Officer Friendly? I think not.
              TV news and social media, fueled by ever-present mobile phones, security cameras and police body cams are generating increased eyewitness accounts of the oppression and abuse people of color have known was going on all along. But not every cop is guilty.

              A lot of right and just police feel disrespected, insulted and threatened because of the actions of a few rotten apples. May I suggest that now they know what it's like for all the right and just African American men and boys out there who are disproportionately stopped, harassed and jailed for living-while-black.

              Correction, not just men and boys but also women and girls.

              Consider 42-year-old Raynette Turner. A mother of eight, Turner was found dead last week in a New York police holding cell while awaiting arraignment on a shoplifting charge. Then there’s the recent debacle involving 28-year-old Sandra Bland. She too died while in police custody, following an arrest after being pulled over in Texas for a minor traffic violation.

              African Americans aren’t the only people of color dying. Four days before Bland’s death, 24-year-old Native American Sarah Lee Circle Bear of South Dakota, was arrested on a simple bond violation. This mother of two also died in custody. So did Rexdale W. Henry, a 53-year-old Choctaw tribe medicine man and activist.
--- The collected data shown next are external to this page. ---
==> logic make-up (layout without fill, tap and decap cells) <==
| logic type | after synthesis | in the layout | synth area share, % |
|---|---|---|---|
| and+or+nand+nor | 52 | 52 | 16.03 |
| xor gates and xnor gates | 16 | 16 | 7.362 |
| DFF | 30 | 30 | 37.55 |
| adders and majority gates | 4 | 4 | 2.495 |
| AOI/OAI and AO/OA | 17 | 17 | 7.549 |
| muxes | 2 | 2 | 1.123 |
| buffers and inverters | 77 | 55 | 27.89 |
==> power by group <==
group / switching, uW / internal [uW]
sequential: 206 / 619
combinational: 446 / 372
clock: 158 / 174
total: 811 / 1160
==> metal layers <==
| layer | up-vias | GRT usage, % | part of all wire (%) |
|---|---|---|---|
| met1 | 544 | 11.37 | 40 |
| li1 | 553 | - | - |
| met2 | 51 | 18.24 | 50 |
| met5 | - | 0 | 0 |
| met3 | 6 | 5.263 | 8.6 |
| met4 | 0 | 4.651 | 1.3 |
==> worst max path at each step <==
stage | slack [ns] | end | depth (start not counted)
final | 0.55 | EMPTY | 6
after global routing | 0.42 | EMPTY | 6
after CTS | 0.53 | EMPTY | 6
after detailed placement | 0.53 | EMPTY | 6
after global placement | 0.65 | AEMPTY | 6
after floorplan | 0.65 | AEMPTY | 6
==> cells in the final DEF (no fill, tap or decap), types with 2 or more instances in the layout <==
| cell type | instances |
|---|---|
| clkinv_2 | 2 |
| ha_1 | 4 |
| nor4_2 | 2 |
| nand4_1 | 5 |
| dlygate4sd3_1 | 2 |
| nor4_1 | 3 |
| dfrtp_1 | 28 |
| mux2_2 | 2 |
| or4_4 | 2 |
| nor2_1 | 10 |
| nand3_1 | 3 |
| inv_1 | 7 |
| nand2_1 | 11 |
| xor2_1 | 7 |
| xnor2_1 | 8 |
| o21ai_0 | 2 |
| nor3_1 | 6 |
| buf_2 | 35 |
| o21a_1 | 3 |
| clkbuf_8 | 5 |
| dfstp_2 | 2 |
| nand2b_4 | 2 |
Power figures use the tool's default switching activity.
### src/rtl/gol_board_scanner_if.sv
// Host/neighbour-side bundle of the board scanner; slave is the scanner, master is the host.
interface gol_board_scanner_if #(
    parameter int unsigned WIDTH  = 8,
    parameter int unsigned HEIGHT = 8,
    parameter int unsigned GEN_W  = 16
);
    localparam int unsigned XW = $clog2(WIDTH);
    localparam int unsigned YW = $clog2(HEIGHT);

    logic                      load_en;
    logic [YW-1:0]             load_row;
    logic [WIDTH-1:0]          load_data;
    logic                      step;
    logic                      busy;
    logic                      done;
    logic                      neigh_valid;
    logic [7:0]                neigh_out;
    logic                      cell_state;
    logic [XW-1:0]             cell_x;
    logic [YW-1:0]             cell_y;
    logic [WIDTH*HEIGHT-1:0]   board_out;
    logic [GEN_W-1:0]          generation;

    modport master (
        output load_en, load_row, load_data, step,
        input  busy, done, neigh_valid, neigh_out, cell_state, cell_x, cell_y,
        input  board_out, generation
    );

    modport slave (
        input  load_en, load_row, load_data, step,
        output busy, done, neigh_valid, neigh_out, cell_state, cell_x, cell_y,
        output board_out, generation
    );

endinterface

### src/rtl/gol_neighbour_mux.sv
// Picks the eight toroidally-wrapped neighbours and the centre cell of (x, y) from a flat board.
module gol_neighbour_mux
    import gol_pkg::*;
#(
    parameter int unsigned WIDTH  = 8,
    parameter int unsigned HEIGHT = 8,
    localparam int unsigned XW = $clog2(WIDTH),
    localparam int unsigned YW = $clog2(HEIGHT),
    localparam int unsigned IW = $clog2(WIDTH * HEIGHT)
) (
    input  logic [WIDTH*HEIGHT-1:0] board_i,
    input  logic [XW-1:0]           x_i,
    input  logic [YW-1:0]           y_i,
    output logic [7:0]              neigh_o,
    output logic                    alive_o
);

    int unsigned xc, yc, xm, xp, ym, yp;

    function automatic logic [IW-1:0] cell_idx(input int unsigned cx, input int unsigned cy);
        return IW'(cy * WIDTH + cx);
    endfunction

    always_comb begin
        xc = 32'(x_i);
        yc = 32'(y_i);
        xm = (xc == 0) ? WIDTH - 1 : xc - 1;
        xp = (xc == WIDTH - 1) ? 0 : xc + 1;
        ym = (yc == 0) ? HEIGHT - 1 : yc - 1;
        yp = (yc == HEIGHT - 1) ? 0 : yc + 1;

        neigh_o        = '0;
        neigh_o[NB_N]  = board_i[cell_idx(xc, ym)];
        neigh_o[NB_NE] = board_i[cell_idx(xp, ym)];
        neigh_o[NB_E]  = board_i[cell_idx(xp, yc)];
        neigh_o[NB_SE] = board_i[cell_idx(xp, yp)];
        neigh_o[NB_S]  = board_i[cell_idx(xc, yp)];
        neigh_o[NB_SW] = board_i[cell_idx(xm, yp)];
        neigh_o[NB_W]  = board_i[cell_idx(xm, yc)];
        neigh_o[NB_NW] = board_i[cell_idx(xm, ym)];
        alive_o        = board_i[cell_idx(xc, yc)];
    end

endmodule

### src/rtl/gol_board_scanner.sv
// Toroidal Game-of-Life board: host loads rows, each step scans one cell per clock into a
// shadow board which is committed at the end of the scan.
module gol_board_scanner
    import gol_pkg::*;
#(
    parameter int unsigned WIDTH  = 8,
    parameter int unsigned HEIGHT = 8,
    parameter int unsigned GEN_W  = 16,
    localparam int unsigned XW = $clog2(WIDTH),
    localparam int unsigned YW = $clog2(HEIGHT),
    localparam int unsigned IW = $clog2(WIDTH * HEIGHT)
) (
    input logic                 clk,
    input logic                 rst_n,
    gol_board_scanner_if.slave  bus
);

    state_e                  state_q, state_d;
    logic [XW-1:0]           x_q, x_d;
    logic [YW-1:0]           y_q, y_d;
    logic [WIDTH*HEIGHT-1:0] board_q, board_d;
    logic [WIDTH*HEIGHT-1:0] shadow_q, shadow_d;
    logic [GEN_W-1:0]        gen_q, gen_d;
    logic                    busy_q, busy_d;
    logic                    done_q, done_d;
    logic                    valid_q, valid_d;

    logic [7:0]    neigh;
    logic          alive;
    logic [IW-1:0] cur_idx;

    // Neighbours always come from the committed board so a scan never sees its own writes.
    gol_neighbour_mux #(
        .WIDTH  (WIDTH),
        .HEIGHT (HEIGHT)
    ) u_neighbour_mux (
        .board_i (board_q),
        .x_i     (x_q),
        .y_i     (y_q),
        .neigh_o (neigh),
        .alive_o (alive)
    );

    assign cur_idx = IW'(32'(y_q) * WIDTH + 32'(x_q));

    always_comb begin
        state_d  = state_q;
        x_d      = x_q;
        y_d      = y_q;
        board_d  = board_q;
        shadow_d = shadow_q;
        gen_d    = gen_q;

        unique case (state_q)
            IDLE: begin
                if (bus.load_en) begin
                    // Rows outside the board match no iteration and are dropped.
                    for (int r = 0; r < int'(HEIGHT); r++) begin
                        if (32'(bus.load_row) == r) begin
                            board_d[r*WIDTH +: WIDTH] = bus.load_data;
                        end
                    end
                end else if (bus.step) begin
                    state_d = SCAN;
                    x_d     = '0;
                    y_d     = '0;
                end
            end
            SCAN: begin
                shadow_d[cur_idx] = gol_next(alive, neigh);
                if (x_q == XW'(WIDTH - 1)) begin
                    x_d = '0;
                    if (y_q == YW'(HEIGHT - 1)) begin
                        y_d     = '0;
                        state_d = COMMIT;
                    end else begin
                        y_d = y_q + 1'b1;
                    end
                end else begin
                    x_d = x_q + 1'b1;
                end
            end
            COMMIT: begin
                board_d = shadow_q;
                gen_d   = gen_q + 1'b1;
                state_d = IDLE;
            end
            default: state_d = IDLE;
        endcase

        busy_d  = (state_d != IDLE);
        done_d  = (state_d == COMMIT);
        valid_d = (state_d == SCAN);
    end

    always_ff @(posedge clk or negedge rst_n) begin
        if (!rst_n) begin
            state_q  <= IDLE;
            x_q      <= '0;
            y_q      <= '0;
            board_q  <= '0;
            shadow_q <= '0;
            gen_q    <= '0;
            busy_q   <= 1'b0;
            done_q   <= 1'b0;
            valid_q  <= 1'b0;
        end else begin
            state_q  <= state_d;
            x_q      <= x_d;
            y_q      <= y_d;
            board_q  <= board_d;
            shadow_q <= shadow_d;
            gen_q    <= gen_d;
            busy_q   <= busy_d;
            done_q   <= done_d;
            valid_q  <= valid_d;
        end
    end

    assign bus.busy        = busy_q;
    assign bus.done        = done_q;
    assign bus.neigh_valid = valid_q;
    assign bus.neigh_out   = valid_q ? neigh : 8'h00;
    assign bus.cell_state  = valid_q & alive;
    assign bus.cell_x      = x_q;
    assign bus.cell_y      = y_q;
    assign bus.board_out   = board_q;
    assign bus.generation  = gen_q;

endmodule

### src/flat_wrapper.sv
// flat-port wrapper written by rule: the top's interface ports become plain ports
module gol_board_scanner_flat import gol_pkg::*;
#(
    parameter int unsigned WIDTH  = 8,
    parameter int unsigned HEIGHT = 8,
    parameter int unsigned GEN_W  = 16,
    localparam int unsigned XW = $clog2(WIDTH),
    localparam int unsigned YW = $clog2(HEIGHT),
    localparam int unsigned IW = $clog2(WIDTH * HEIGHT)
)
  (clk, rst_n, bus_load_en, bus_load_row, bus_load_data, bus_step, bus_busy, bus_done, bus_neigh_valid, bus_neigh_out, bus_cell_state, bus_cell_x, bus_cell_y, bus_board_out, bus_generation);
  gol_board_scanner_if #(.WIDTH(WIDTH), .HEIGHT(HEIGHT), .GEN_W(GEN_W)) bus_i ();
  input logic clk;
  input logic rst_n;
  input wire logic [$bits(bus_i.load_en)-1:0] bus_load_en;
  input wire logic [$bits(bus_i.load_row)-1:0] bus_load_row;
  input wire logic [$bits(bus_i.load_data)-1:0] bus_load_data;
  input wire logic [$bits(bus_i.step)-1:0] bus_step;
  output wire logic [$bits(bus_i.busy)-1:0] bus_busy;
  output wire logic [$bits(bus_i.done)-1:0] bus_done;
  output wire logic [$bits(bus_i.neigh_valid)-1:0] bus_neigh_valid;
  output wire logic [$bits(bus_i.neigh_out)-1:0] bus_neigh_out;
  output wire logic [$bits(bus_i.cell_state)-1:0] bus_cell_state;
  output wire logic [$bits(bus_i.cell_x)-1:0] bus_cell_x;
  output wire logic [$bits(bus_i.cell_y)-1:0] bus_cell_y;
  output wire logic [$bits(bus_i.board_out)-1:0] bus_board_out;
  output wire logic [$bits(bus_i.generation)-1:0] bus_generation;
  assign bus_i.load_en = bus_load_en;
  assign bus_i.load_row = bus_load_row;
  assign bus_i.load_data = bus_load_data;
  assign bus_i.step = bus_step;
  assign bus_busy = bus_i.busy;
  assign bus_done = bus_i.done;
  assign bus_neigh_valid = bus_i.neigh_valid;
  assign bus_neigh_out = bus_i.neigh_out;
  assign bus_cell_state = bus_i.cell_state;
  assign bus_cell_x = bus_i.cell_x;
  assign bus_cell_y = bus_i.cell_y;
  assign bus_board_out = bus_i.board_out;
  assign bus_generation = bus_i.generation;
  gol_board_scanner #(.WIDTH(WIDTH), .HEIGHT(HEIGHT), .GEN_W(GEN_W)) u_core (.clk(clk), .rst_n(rst_n), .bus(bus_i));
endmodule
He was found dead in his jail cell in Philadelphia, Miss., on the morning of July 14. Henry was arrested for failing to pay a minor traffic citation.

             
One of the good guys, er... gals. NYPD's Kim Royster 
These death-by-incarceration incidents and other high profile occurrences in recent days, weeks and months – such as the one widely televised in which a 15-year-old bikini-clad African American girl attending a pool party was slammed to the ground by Texas police – have left me numb. In some ways, it feels like this country’s race relations have traveled backwards in time. Particularly as it relates to the way law enforcement treats people of color.

              The draconian tactics of local and state law enforcement and its growing militarization have been long predicted. Where? In movies.

              Ever notice how the big screen tends to depict cities of the future? Police wear body armor and carry high tech assault gear. Whatever the story line, police on film more resemble combat soldiers than public servants. “The Hunger Games”, “Elysian” and “District Nine” come to mind. Art imitates life. Or is it the other way around?

              Whatever the case, acts of oppression by police are viewed with contempt by moviegoers. In real life however, the reverse is true: somehow those same moviegoers perceive the ones unjustly oppressed by police as always being at fault. Somehow slamming a skinny, half-naked, nonthreatening girl to the ground at a pool party and pinning her to the ground with a knee becomes reasonable.

              Something is happening that compels police, or rather compels society to mandate police to behave the way that they do. It’s time to examine at a national level what some local law enforcement agencies are already doing. That is listen, learn and be respectful of the citizens being policed. It’s the human thing to do.